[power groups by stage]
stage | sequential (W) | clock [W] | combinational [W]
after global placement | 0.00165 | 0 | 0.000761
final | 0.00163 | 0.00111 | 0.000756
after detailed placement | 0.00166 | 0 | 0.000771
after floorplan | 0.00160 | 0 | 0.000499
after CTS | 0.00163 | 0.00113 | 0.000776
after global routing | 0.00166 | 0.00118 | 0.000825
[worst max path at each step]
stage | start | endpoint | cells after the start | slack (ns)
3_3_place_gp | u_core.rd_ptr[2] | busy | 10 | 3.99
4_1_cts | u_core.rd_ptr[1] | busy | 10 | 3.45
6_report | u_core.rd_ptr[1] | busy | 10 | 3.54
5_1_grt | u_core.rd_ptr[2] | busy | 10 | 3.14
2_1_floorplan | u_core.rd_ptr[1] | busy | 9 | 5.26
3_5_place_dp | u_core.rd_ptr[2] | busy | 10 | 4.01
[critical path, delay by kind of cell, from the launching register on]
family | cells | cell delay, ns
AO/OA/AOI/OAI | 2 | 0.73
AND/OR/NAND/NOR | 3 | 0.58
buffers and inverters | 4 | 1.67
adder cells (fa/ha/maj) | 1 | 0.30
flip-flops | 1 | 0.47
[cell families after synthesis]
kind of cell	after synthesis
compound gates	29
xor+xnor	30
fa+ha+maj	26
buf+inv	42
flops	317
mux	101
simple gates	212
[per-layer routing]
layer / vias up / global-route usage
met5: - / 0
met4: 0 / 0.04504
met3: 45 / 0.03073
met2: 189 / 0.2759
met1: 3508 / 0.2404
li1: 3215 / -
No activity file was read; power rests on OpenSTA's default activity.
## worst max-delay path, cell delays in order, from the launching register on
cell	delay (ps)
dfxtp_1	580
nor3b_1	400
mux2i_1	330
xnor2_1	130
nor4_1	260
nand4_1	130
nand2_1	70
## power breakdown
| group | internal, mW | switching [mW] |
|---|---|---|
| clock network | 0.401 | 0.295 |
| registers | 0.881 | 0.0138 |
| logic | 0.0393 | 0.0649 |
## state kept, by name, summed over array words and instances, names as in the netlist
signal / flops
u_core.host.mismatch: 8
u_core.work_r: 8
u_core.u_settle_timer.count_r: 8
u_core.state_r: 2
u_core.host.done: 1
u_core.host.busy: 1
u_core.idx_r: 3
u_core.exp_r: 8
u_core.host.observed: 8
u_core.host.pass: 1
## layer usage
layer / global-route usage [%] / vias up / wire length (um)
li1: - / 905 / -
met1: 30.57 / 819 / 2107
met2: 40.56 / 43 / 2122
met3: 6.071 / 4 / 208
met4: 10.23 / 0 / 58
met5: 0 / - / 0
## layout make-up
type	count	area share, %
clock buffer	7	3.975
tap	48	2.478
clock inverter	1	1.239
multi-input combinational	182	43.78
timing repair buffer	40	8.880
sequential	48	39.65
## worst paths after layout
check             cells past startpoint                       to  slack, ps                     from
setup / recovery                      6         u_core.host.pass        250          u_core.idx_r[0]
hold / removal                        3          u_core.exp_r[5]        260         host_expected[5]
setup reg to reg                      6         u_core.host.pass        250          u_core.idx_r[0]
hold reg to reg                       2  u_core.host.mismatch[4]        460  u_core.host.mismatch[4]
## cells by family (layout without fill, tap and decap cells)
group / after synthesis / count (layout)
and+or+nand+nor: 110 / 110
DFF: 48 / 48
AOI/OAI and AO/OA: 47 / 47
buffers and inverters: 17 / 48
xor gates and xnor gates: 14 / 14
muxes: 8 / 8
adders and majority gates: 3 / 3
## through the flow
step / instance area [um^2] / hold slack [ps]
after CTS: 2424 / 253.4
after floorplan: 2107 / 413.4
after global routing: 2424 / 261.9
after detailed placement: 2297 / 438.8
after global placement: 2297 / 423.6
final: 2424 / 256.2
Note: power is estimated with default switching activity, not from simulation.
[config.mk]
export PLATFORM = sky130hd
export DESIGN_NAME = mesh_term_arbiter
export DESIGN_NICKNAME = d
export VERILOG_FILES = /design/src/rtl/mesh_term_arbiter.sv
export SDC_FILE = /design/constraint.sdc
export NUM_CORES = 1
export LEC_CHECK = 0
export CAP_MARGIN = 30
export CORE_MARGIN = 5
export CORE_UTILIZATION = 39
export DETAILED_ROUTE_END_ITERATION = 12
export PLACE_DENSITY = 0.83
export SLEW_MARGIN = 0
export SYNTH_ARGS = -nofsm -noshare
export SYNTH_HDL_FRONTEND = slang
export SYNTH_SLANG_ARGS = --single-unit
[constraint.sdc]
create_clock -name clk -period 2.5 [get_ports clk]
set_input_delay 0.75 -clock clk [delete_from_list [all_inputs] [get_ports clk]]
set_output_delay 0.75 -clock clk [all_outputs]
set_load 0.005 [all_outputs]
## config.mk

```make
export PLATFORM = sky130hd
export DESIGN_NAME = beat_scheduler_flat
export DESIGN_NICKNAME = d
export VERILOG_FILES = /design/src/rtl/metronome_pkg.sv /design/src/rtl/beat_scheduler_if.sv /design/src/rtl/beat_period_counter.sv /design/src/rtl/beat_scheduler.sv /design/src/flat_wrapper.sv
export SDC_FILE = /design/constraint.sdc
export NUM_CORES = 1
export LEC_CHECK = 0
export ABC_CLOCK_PERIOD_IN_PS = 4500
export CELL_PAD_IN_SITES_DETAIL_PLACEMENT = 0
export CELL_PAD_IN_SITES_GLOBAL_PLACEMENT = 1
export CORE_UTILIZATION = 43
export CTS_CLUSTER_DIAMETER = 50
export DETAILED_ROUTE_END_ITERATION = 10
export GPL_TIMING_DRIVEN = 0
export HOLD_SLACK_MARGIN = 0.1
export PLACE_DENSITY_LB_ADDON = 0.15
export RECOVER_POWER = 25
export SYNTH_ARGS = -nofsm -noshare
export SYNTH_HDL_FRONTEND = slang
export SYNTH_SLANG_ARGS = --single-unit
```

## constraint.sdc

```tcl
create_clock -name i_clk -period 4.5 [get_ports i_clk]
set_input_delay 0.45 -clock i_clk [delete_from_list [all_inputs] [get_ports i_clk]]
set_output_delay 0.45 -clock i_clk [all_outputs]
set_load 0.02 [all_outputs]
```
### config.mk
export PLATFORM = sky130hd
export DESIGN_NAME = seven_seg_scanner_flat
export DESIGN_NICKNAME = d
export VERILOG_FILES = /design/src/rtl/seven_seg_scanner_pkg.sv /design/src/rtl/seven_seg_scanner_if.sv /design/src/rtl/seven_seg_scanner_slot_timer.sv /design/src/rtl/seven_seg_scanner.sv /design/src/flat_wrapper.sv
export SDC_FILE = /design/constraint.sdc
export NUM_CORES = 1
export LEC_CHECK = 0
export BUFFER_PORTS_ARGS = -buffer_cell sky130_fd_sc_hd__buf_2
export CAP_MARGIN = 20
export CORE_UTILIZATION = 40
export CTS_BUF_LIST = sky130_fd_sc_hd__clkbuf_4 sky130_fd_sc_hd__clkbuf_8
export CTS_CLUSTER_DIAMETER = 200
export DETAILED_ROUTE_END_ITERATION = 8
export PLACE_DENSITY_LB_ADDON = 0.05
export SYNTH_ARGS = -nofsm -noshare
export SYNTH_HDL_FRONTEND = slang
export SYNTH_SLANG_ARGS = --single-unit
### constraint.sdc
create_clock -name clk -period 6.08 [get_ports clk]
set_clock_uncertainty 0.1 [all_clocks]
set_input_delay 0.608 -clock clk [delete_from_list [all_inputs] [get_ports clk]]
set_output_delay 0.608 -clock clk [all_outputs]
set_load 0.02 [all_outputs]
### src/rtl/seven_seg_scanner_pkg.sv
// Shared definitions for the digit scanner and the segment-decode side:
// active-low anode strobes, digit index type and scan phase encoding.
package seven_seg_pkg;

    typedef logic [1:0] digit_idx_t;

    typedef enum logic {
        ST_BLANK = 1'b0,
        ST_DRIVE = 1'b1
    } scan_state_t;

    localparam logic [3:0] ANODE_D0  = 4'b1110;
    localparam logic [3:0] ANODE_D1  = 4'b1101;
    localparam logic [3:0] ANODE_D2  = 4'b1011;
    localparam logic [3:0] ANODE_D3  = 4'b0111;
    localparam logic [3:0] ANODE_OFF = 4'b1111;

    function automatic logic [3:0] anode_for(input digit_idx_t idx);
        logic [3:0] a;
        case (idx)
            2'd0:    a = ANODE_D0;
            2'd1:    a = ANODE_D1;
            2'd2:    a = ANODE_D2;
            default: a = ANODE_D3;
        endcase
        return a;
    endfunction

endpackage

### src/rtl/seven_seg_scanner_if.sv
// Display-side bundle: digit enables in, anode strobes / slot index / frame pulse out.
interface seven_seg_scanner_if;
    import seven_seg_pkg::*;

    logic [3:0] digit_en;
    logic [3:0] anode;
    digit_idx_t digit_sel;
    logic       frame_done;

    modport master (input digit_en, output anode, digit_sel, frame_done);
    modport slave  (output digit_en, input anode, digit_sel, frame_done);

endinterface

### src/rtl/seven_seg_scanner_slot_timer.sv
// Per-slot wrap counter: cnt runs 0..REFRESH_CYCLES-1, with a wrap pulse on the
// last count and a flag on the last blank count.
module slot_timer #(
    parameter int unsigned REFRESH_CYCLES = 100000,
    parameter int unsigned BLANK_CYCLES   = 1000,
    localparam int unsigned CW = (REFRESH_CYCLES > 1) ? $clog2(REFRESH_CYCLES) : 1
) (
    input  logic          clk,
    input  logic          reset,
    output logic [CW-1:0] cnt,
    output logic          wrap,
    output logic          blank_end
);

    localparam logic [CW-1:0] LAST       = CW'(REFRESH_CYCLES - 1);
    localparam logic [CW-1:0] BLANK_LAST = CW'(BLANK_CYCLES - 1);

    assign wrap = (cnt == LAST);
    // With no blank window the flag must never fire (BLANK_LAST would alias all-ones).
    assign blank_end = (BLANK_CYCLES != 0) && (cnt == BLANK_LAST);

    always_ff @(posedge clk) begin
        if (reset) begin
            cnt <= '0;
        end else if (wrap) begin
            cnt <= '0;
        end else begin
            cnt <= cnt + CW'(1);
        end
    end

endmodule

### src/rtl/seven_seg_scanner.sv
// Four-digit multiplexed display scanner: fixed-length slots, an anti-ghosting
// blank at the start of each slot, registered one-cold anode strobes.
module seven_seg_scanner
    import seven_seg_pkg::*;
#(
    parameter int unsigned REFRESH_CYCLES = 100000,
    parameter int unsigned BLANK_CYCLES   = 1000
) (
    input  logic                clk,
    input  logic                reset,
    seven_seg_scanner_if.master bus
);

    localparam int unsigned CW = (REFRESH_CYCLES > 1) ? $clog2(REFRESH_CYCLES) : 1;
    localparam logic [CW-1:0] LAST = CW'(REFRESH_CYCLES - 1);
    // Without a blank window the phase starts (and stays) in DRIVE.
    localparam scan_state_t ST_INIT = (BLANK_CYCLES == 0) ? ST_DRIVE : ST_BLANK;

    logic [CW-1:0] cnt;
    logic          wrap;
    logic          blank_end;
    digit_idx_t    idx;
    logic [3:0]    en_q;
    scan_state_t   state;
    scan_state_t   state_n;
    logic [3:0]    anode_d;
    logic          frame_last;

    slot_timer #(
        .REFRESH_CYCLES (REFRESH_CYCLES),
        .BLANK_CYCLES   (BLANK_CYCLES)
    ) u_timer (
        .clk       (clk),
        .reset     (reset),
        .cnt       (cnt),
        .wrap      (wrap),
        .blank_end (blank_end)
    );

    always_ff @(posedge clk) begin
        if (reset) begin
            idx  <= '0;
            en_q <= '0;
        end else begin
            en_q <= bus.digit_en;
            if (wrap) begin
                idx <= idx + 2'd1;
            end
        end
    end

    always_ff @(posedge clk) begin
        if (reset) begin
            state <= ST_INIT;
        end else begin
            state <= state_n;
        end
    end

    always_comb begin
        state_n = state;
        anode_d = ANODE_OFF;
        case (state)
            ST_BLANK: begin
                if (blank_end) begin
                    state_n = ST_DRIVE;
                end
            end
            ST_DRIVE: begin
                if (en_q[idx]) begin
                    anode_d = anode_for(idx);
                end
                if (wrap && (BLANK_CYCLES != 0)) begin
                    state_n = ST_BLANK;
                end
            end
            default: state_n = ST_INIT;
        endcase
    end

    assign frame_last = (idx == 2'd3) && (cnt == LAST);

    // Outputs show the slot state of the previous cycle; anode is decoded from a
    // single idx so it can never carry two zeros, even as idx advances.
    always_ff @(posedge clk) begin
        if (reset) begin
            bus.anode      <= ANODE_OFF;
            bus.digit_sel  <= '0;
            bus.frame_done <= 1'b0;
        end else begin
            bus.anode      <= anode_d;
            bus.digit_sel  <= idx;
            bus.frame_done <= frame_last;
        end
    end

endmodule

### src/flat_wrapper.sv
// flat-port wrapper written by rule: the top's interface ports become plain ports
module seven_seg_scanner_flat import seven_seg_pkg::*;
#(
    parameter int unsigned REFRESH_CYCLES = 100000,
    parameter int unsigned BLANK_CYCLES   = 1000
)
  (clk, reset, bus_digit_en, bus_anode, bus_digit_sel, bus_frame_done);
  seven_seg_scanner_if bus_i ();
  input  logic clk;
  input  logic reset;
  input wire logic [$bits(bus_i.digit_en)-1:0] bus_digit_en;
  output wire logic [$bits(bus_i.anode)-1:0] bus_anode;
  output wire logic [$bits(bus_i.digit_sel)-1:0] bus_digit_sel;
  output wire logic [$bits(bus_i.frame_done)-1:0] bus_frame_done;
  assign bus_i.digit_en = bus_digit_en;
  assign bus_anode = bus_i.anode;
  assign bus_digit_sel = bus_i.digit_sel;
  assign bus_frame_done = bus_i.frame_done;
  seven_seg_scanner #(.REFRESH_CYCLES(REFRESH_CYCLES), .BLANK_CYCLES(BLANK_CYCLES)) u_core (.clk(clk), .reset(reset), .bus(bus_i));
endmodule
==> results of run 1 <==
[through the flow]
| stage | instances | worst slack, ns | power (mW) |
|---|---|---|---|
| 2_1_floorplan | 137 | 4.04 | 0.223 |
| 3_3_place_gp | 188 | 3.90 | 0.224 |
| 3_5_place_dp | 188 | 3.86 | 0.224 |
| 4_1_cts | 196 | 3.85 | 0.392 |
| 5_1_grt | 196 | 3.70 | 0.403 |
| 6_report | 196 | 3.86 | 0.386 |
[worst register-to-register path, cell delays in order, from the launching register on]
cell and delay, ns:
dfxtp_1 0.36, or4_1 0.55, or4_1 0.65, nand2b_2 0.33
o22ai_1 0.12
[worst max-delay path by stage]
stage                             endpoint  cells past startpoint
global placement              u_core.state                      4
finish                        u_core.state                      4
detailed placement            u_core.state                      4
global route                  u_core.state                      4
CTS                           u_core.state                      4
floorplan           u_core.u_timer.cnt[16]                      7
[cells by family after synthesis]
logic type	share of synthesized area
xor+xnor	0.108
fa+ha+maj	0.0579
buf+inv	0.0512
mux	0.0174
simple gates	0.278
compound gates	0.00869
flops	0.479
[per-layer routing]
metal | part of all wire | vias up
li1 | - | 489
met3 | 0.056 | 5
met5 | 0 | -
met4 | 0.021 | 0
met2 | 0.40 | 25
met1 | 0.52 | 442
[Yosys cell counts, drive strengths merged]
cell / number / area (µm²)
dfxtp: 31 / 621
nand3: 6 / 30.0
nor2b: 4 / 25.0
or4b: 2 / 20.0
o21ai: 1 / 5.00
mux4: 1 / 22.5
nor3b: 2 / 15.0
o22ai: 1 / 6.26
nand2: 10 / 37.5
xor2: 2 / 17.5
or4: 2 / 15.0
nand4b: 1 / 8.76
nand4: 7 / 43.8
nor2: 23 / 86.3
buf: 3 / 36.3
clkbuf: 2 / 7.51
xnor2: 14 / 123
inv: 6 / 22.5
ha: 6 / 75.1
nor3: 4 / 20.0
nor4: 7 / 43.8
nand2b: 2 / 15.0
[state kept, by name, indices dropped and copies added, names as in the netlist]
name,count
u_core.u_timer.cnt,17
u_core.bus.digit_sel,2
u_core.idx,2
u_core.bus.frame_done,1
u_core.state,1
u_core.bus.anode,4
u_core.en_q,4
[where the power goes]
group          total (mW)  leakage (nW)  internal (mW)  switching (mW)
Combinational      0.0104         0.198        0.00492         0.00545
Clock               0.167        0.0482         0.0971          0.0696
Sequential          0.209         0.252          0.206         0.00293
[final cells by class]
| type | count | area [µm²] |
|---|---|---|
| Clock buffer | 6 | 51.3 |
| Tap cell | 44 | 55.1 |
| Multi-Input combinational cell | 95 | 609 |
| Sequential cell | 31 | 621 |
| Inverter | 6 | 22.5 |
| Fill cell | 324 | 1600 |
| Timing Repair Buffer | 12 | 60.1 |
| Clock inverter | 2 | 35.0 |
==> summary.md, run 1 <==
| Metric | Value |
|---|---|
| Chip Width | between 50 and 60 µm |
| Placeable Area | 3050 µm² |
| Most frequent cells in the layout | dfxtp_1 (31), nor2_1 (23), xnor2_1 (14), buf_2 (12), nand2_1 (10) |
| YS warnings | 0 |
| GRT met3 Usage | 0.0681 |
| Die area | roughly 3500 µm² |
| Reg-to-reg critical path endpoint | u_core.state |
| First-pass DRT Iterations | 4 |
| Period utilisation layout | 0.364 |
| Layout Utilization | 0.476 |
| Placed cell area | 1370 µm² |
| DRT antenna net count | 0 |
| Most common cell after layout, fill and taps aside | dfxtp_1 |
| H-tree Lvls | 2 |
| Max Fclk | 451 MHz |
| Clock Path Buffers | 2 |
| M2 GR Usage | 0.231 |
| Initial antenna violation count | 0 |
| CP cell instances | or4_1 > or4_1 > nand2b_2 > o22ai_1 |
| Vias | approximately 960 |
| IO Count | 13 |
| Worst Hold Launch | bus_digit_en[0] |
| Hold WS | approximately 0.38 ns |
| Maxcap violations | 0 |
| Fin nets | around 160 |
| WP buf/inv | 0 |
| FF+latch count, synth | 31 |
| Final setup viols | 0 |
| WL per Instance | about 12 µm |
| Post-detail-place hpwl | 1610 µm |
| Run status | complete, no violations |
| Root Buffer | clkbuf_4 |
| RePlAce Congestion | roughly 0.76 |
| CP top delay family | simple AND/OR/NAND/NOR gates |
| PortBufs | 12 |
| Die Y | a little under 60 µm |
| WHS Path Cells | 2 |
| Worst-path clk slew | around 0.090 ns |
| Grt ovf | 0 |
| Pin count of the biggest net entering global routing | 19 |
| Fin. Hold Viols | 0 |
| Leak Pwr | about 0.5 nW |
| Cts bufs inserted | 5 |
| # rows | 20 |
| R2r startpoint | u_core.u_timer.cnt[11] |
| Synth-to-Final Area Change | 12.2% |
| Pwr Density | ~270 nW/µm² |
| TritonCTS clock tree | yes |
| Worst setup path startpoint | u_core.u_timer.cnt[11] |
| DRC Markers | 0 |
| Worst slew margin | 0.641 |
| Design Area, Final | approximately 1500 µm² |
| Max incr delay on CP | around 0.65 ns |
| Routed WL | about 2300 µm |
| Worst Setup End Kind | flop |
| R2R cell count | 4 |
| Post-Synthesis Cells | between 100 and 150 |
| Most common cell on crit path | or4_1 |
| Worst endpoint required time | just over 6 ns |
| Hold Crit Class | input port to flop |
| RSZ-0062 raised after global routing | no |
| Mapped Area | 1300 µm² |
| Resized cells post-CTS | 0 |
| Tot GR Track Use | 0.164 |
| Hold Buf Count CTS | 0 |
| Met1 Use GR | 0.220 |
| Critical path peak fanout | 18 |
| Post-CTS Setup Bufs | 0 |
| Slew Limit Fails | 0 |
| CTS sink count | 31 |
| Final min period | approximately 2.2 ns |
| Vias/cell | 4.90 |
| Syn avg cell area | ~9.5 µm² |
| Sum Neg Setup Slack | 0 ns |
| Worst-Margin Slew | about 0.54 ns |
| Setup CP Type | flop to flop |
| Cell variety after synth | 26 |
| Layout cells sized above 1 | 0.151 |
| First-pass GRT wire length | 4110 µm |
| Clk_lat worst skew | approximately 0.33 ns |
| Most Crowded Layer GR | met2 |
| Register area share after synthesis | 0.479 |
| CP Data Arrival Time | around 2.3 ns |
| Initial Util | 0.425 |
| Mapped Nets | 149 |
| VDD IR max | ~0.00014 V |
| N_diodes | 0 |
| Worst hold endpoint | u_core.en_q[0] |
| CP startpoint kind | flop |
| Reg2Reg Setup Slack | about 3.9 ns |
| Worst-path cell with the longest stage delay | or4_1 |
| Vias in the first global route | approximately 890 |
| Drt initial violations | 29 |
No activity file was read; power rests on OpenSTA's default activity.
==> inputs of run 2 (changes only) <==
--- a/config.mk
+++ b/config.mk
@@ -5,6 +5,7 @@
 export SDC_FILE = /design/constraint.sdc
 export NUM_CORES = 1
 export LEC_CHECK = 0
+export ABC_AREA = 1
 export BUFFER_PORTS_ARGS = -buffer_cell sky130_fd_sc_hd__buf_2
 export CAP_MARGIN = 20
 export CORE_UTILIZATION = 40
==> constraint.sdc (replaced) <==
create_clock -name clk -period 2.1 [get_ports clk]
set_clock_uncertainty 0.1 [all_clocks]
set_input_delay 0.21 -clock clk [delete_from_list [all_inputs] [get_ports clk]]
set_output_delay 0.21 -clock clk [all_outputs]
set_load 0.02 [all_outputs]
==> summary.md, run 2 <==
| Metric | Value |
|---|---|
| Die Y | about 62 µm |
| CP cell instances | ha_1 > nand3_2 > nor2_4 > nand3_2 > nand2_4 > nor2_1 |
| Sum Neg Setup Slack | 0 ns |
| Post-Synth XOR/XNOR Area | 0.0366 |
| Final min period | 1.52 ns |
| Max Fclk | between 600 and 700 MHz |
| Routed WL | 2740 µm |
| Placeable Area | 3390 µm² |
| Post-synthesis mux area share | 0 |
| Top flop regs | u_core.u_timer.cnt (17), u_core.bus.anode (4), u_core.en_q (4) |
| Dominant cells by area after synthesis | dfxtp_1 (43%), nor2_1 (10%), nand2_1 (9.4%) |
| Most Crowded Layer GR | met1 |
| YS warnings | 0 |
| Most common cell after layout, fill and taps aside | nor2_1 |
| Die area | 3830 µm² |
| Clock network power share | 0.413 |
| Biggest register | u_core.u_timer.cnt |
| Cts bufs inserted | 5 |
| Largest family of logic cells by synthesized area | simple AND/OR/NAND/NOR gates |
| M2 GR Usage | 0.233 |
| Synth Flop Type | dfxtp_1 |
| Mapped Nets | approximately 200 |
| VDD IR max | between 0.0003 and 0.0004 V |
| PortBufs | 12 |
| Synth Area in Adders | 0.0523 |
| Synth-to-Final Area Change | 15.1% |
| Top cell type's share of synthesized area | 0.432 |
| Most frequent cells in the layout | nor2_1 (40), nand2_1 (36), dfxtp_1 (31), inv_1 (24), nand3_1 (14) |
| IO Count | 13 |
| Critical path peak fanout | 16 |
| Post-CTS Setup Bufs | 0 |
| Fin. Hold Viols | 0 |
| Worst slew margin | 0.753 |
| H-tree Lvls | 2 |
| Post-synth EDFFs | 0 |
| Worst-Margin Slew | roughly 0.37 ns |
| Final setup viols | 0 |
| Clk_lat worst skew | 0.33 ns |
| Sequential power share | 0.552 |
| RSZ-0062 raised after global routing | no |
| # rows | 21 |
| Levels on crit path | 6 |
| Post-Synthesis Cells | roughly 190 |
| Cell variety after synth | 24 |
| Max reg flops | 17 |
| Syn avg cell area | about 7.4 µm² |
| Top-count cell post-synth | nor2_1 |
| Setup CP Type | flop to flop |
| Maxcap violations | 0 |
| Worst endpoint required time | 2.22 ns |
| WP buf/inv | 0 |
| Post-detail-place hpwl | 2080 µm |
| Synth area leader | dfxtp_1 |
| FF+latch count, synth | 31 |
| Period utilisation layout | 0.722 |
| Register area share after synthesis | 0.432 |
| Slew Limit Fails | 0 |
| P_sw | roughly 0.22 mW |
| Resized cells post-CTS | 0 |
| Hold WS | 0.0179 ns |
| Hold Crit Class | input port to flop |
| TritonCTS clock tree | yes |
| Int Pwr | roughly 0.87 mW |
| R2R cell count | 6 |
| Initial antenna violation count | 0 |
| Hold Buf Count CTS | 4 |
| Most common cell on crit path | nand3_2 |
| Synth async-reset ratio | 0 |
| Vias/cell | 4.73 |
| Initial Util | 0.423 |
| Layout cells sized above 1 | 0.135 |
| Switching share of power | 0.201 |
| Leak Pwr | approximately 0.65 nW |
| Drt initial violations | between 80 and 90 |
| Fin nets | between 200 and 250 |
| CP Data Arrival Time | around 1.6 ns |
| Post-Synth Simple-Gate Area | 0.357 |
| DRT antenna net count | 0 |
| Synth Area in Compound Gates | 0.0480 |
| Root Buffer | clkbuf_4 |
| Max incr delay on CP | 0.38 ns |
| Mapped Area | around 1400 µm² |
| Vias | 1235 |
| N_diodes | 0 |
| Comb power frac | 0.035 |
| Design Power | around 1.1 mW |
| Vias in the first global route | 984 |
| WHS Path Cells | 2 |
| Pin count of the biggest net entering global routing | 17 |
| Tot GR Track Use | 0.171 |
| Worst-path clk slew | 0.09 ns |
| Chip Width | between 60 and 70 µm |
| Met1 Use GR | 0.240 |
| First-pass GRT wire length | around 4500 µm |
| WL per Instance | about 11 µm |
| DRC Markers | 0 |
| Worst Setup End Kind | flop |
| CP top delay family | simple AND/OR/NAND/NOR gates |
| Grt ovf | 0 |
| CTS sink count | 31 |
| Run status | complete, no violations |
| GRT met3 Usage | 0.0745 |
| CP startpoint kind | flop |
| Worst-path cell with the longest stage delay | dfxtp_1 |
| RePlAce Congestion | 0.924 |
| First-pass DRT Iterations | 4 |
| Pwr Density | roughly 660 nW/µm² |
| Clock Path Buffers | 2 |
| Commonest cells post-synth | nor2_1 (40), nand2_1 (36), dfxtp_1 (31), inv_1 (24), nand3_1 (14) |
## run 2: cell types whose count changed in the layout (fill, tap and decap cells not counted), sizes merged, moves of 3 or more
cell	previous run	this run
nor4	7	0
dlygate4sd3	0	4
a21oi	0	7
xnor2	14	3
o21ai	1	4
inv	6	24
nor2b	4	0
nand3	6	16
nand2	10	39
nor2	23	43
## run 2: stage by stage
step                      setup WS (ns)  std cells   util  area [µm²]
after floorplan                   0.684        194      -        1440
after global placement            0.638        250  0.453        1540
after detailed placement          0.574        250  0.453        1540
after CTS                         0.561        261  0.487        1650
after global routing              0.378        261  0.487        1650
final                             0.584        261  0.487        1650
## run 2: path summary, 6_finish.rpt
path	slack (ns)	endpoint	from
min	0.02	u_core.en_q[3]	reset
min reg2reg	0.37	u_core.bus.anode[3]	u_core.state
max reg2reg	0.58	u_core.u_timer.cnt[2]	u_core.u_timer.cnt[0]
max	0.58	u_core.u_timer.cnt[2]	u_core.u_timer.cnt[0]
## run 2: per-layer routing
metal	vias to the layer above	routed length (µm)
met3	5	162
met1	543	1360
met5	-	0
met4	0	40
met2	24	1180
li1	663	-
## run 2: cell families after synthesis
| group | Yosys count |
|---|---|
| compound gates | 13 |
| xor+xnor | 6 |
| fa+ha+maj | 6 |
| buf+inv | 26 |
| flops | 31 |
| simple gates | 112 |
## run 2: final cells by class
cell class                 instances  area [µm²]
clock buffer                       6        45.0
clock inverter                     1        30.0
fill                             354        1740
inverter                          24        90.1
multi-input combinational        137         708
sequential                        31         621
tap                               46        57.6
timing repair buffer              16         100
## run 2: power groups by stage
stage	clock (mW)	combinational [mW]	sequential, mW
2_1_floorplan	0	0.0251	0.615
3_3_place_gp	0	0.0324	0.616
3_5_place_dp	0	0.0332	0.616
4_1_cts	0.468	0.0389	0.603
5_1_grt	0.498	0.0443	0.604
6_report	0.450	0.0384	0.602
## run 2: worst reg2reg max path, delay by kind of cell, from the launching register on
family	cells	cell delay, ns
adders and majority gates	1	0.22
DFF	1	0.38
and+or+nand+nor	5	0.71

__________

## Directions
Everything from the first line of the records through the line containing "0.881 | 0.0138 |" is to be set down exactly, while later lines are left out.

## Solution for this problem
[power groups by stage]
stage | sequential (W) | clock [W] | combinational [W]
after global placement | 0.00165 | 0 | 0.000761
final | 0.00163 | 0.00111 | 0.000756
after detailed placement | 0.00166 | 0 | 0.000771
after floorplan | 0.00160 | 0 | 0.000499
after CTS | 0.00163 | 0.00113 | 0.000776
after global routing | 0.00166 | 0.00118 | 0.000825
[worst max path at each step]
stage | start | endpoint | cells after the start | slack (ns)
3_3_place_gp | u_core.rd_ptr[2] | busy | 10 | 3.99
4_1_cts | u_core.rd_ptr[1] | busy | 10 | 3.45
6_report | u_core.rd_ptr[1] | busy | 10 | 3.54
5_1_grt | u_core.rd_ptr[2] | busy | 10 | 3.14
2_1_floorplan | u_core.rd_ptr[1] | busy | 9 | 5.26
3_5_place_dp | u_core.rd_ptr[2] | busy | 10 | 4.01
[critical path, delay by kind of cell, from the launching register on]
family | cells | cell delay, ns
AO/OA/AOI/OAI | 2 | 0.73
AND/OR/NAND/NOR | 3 | 0.58
buffers and inverters | 4 | 1.67
adder cells (fa/ha/maj) | 1 | 0.30
flip-flops | 1 | 0.47
[cell families after synthesis]
kind of cell	after synthesis
compound gates	29
xor+xnor	30
fa+ha+maj	26
buf+inv	42
flops	317
mux	101
simple gates	212
[per-layer routing]
layer / vias up / global-route usage
met5: - / 0
met4: 0 / 0.04504
met3: 45 / 0.03073
met2: 189 / 0.2759
met1: 3508 / 0.2404
li1: 3215 / -
No activity file was read; power rests on OpenSTA's default activity.
## worst max-delay path, cell delays in order, from the launching register on
cell	delay (ps)
dfxtp_1	580
nor3b_1	400
mux2i_1	330
xnor2_1	130
nor4_1	260
nand4_1	130
nand2_1	70
## power breakdown
| group | internal, mW | switching [mW] |
|---|---|---|
| clock network | 0.401 | 0.295 |
| registers | 0.881 | 0.0138 |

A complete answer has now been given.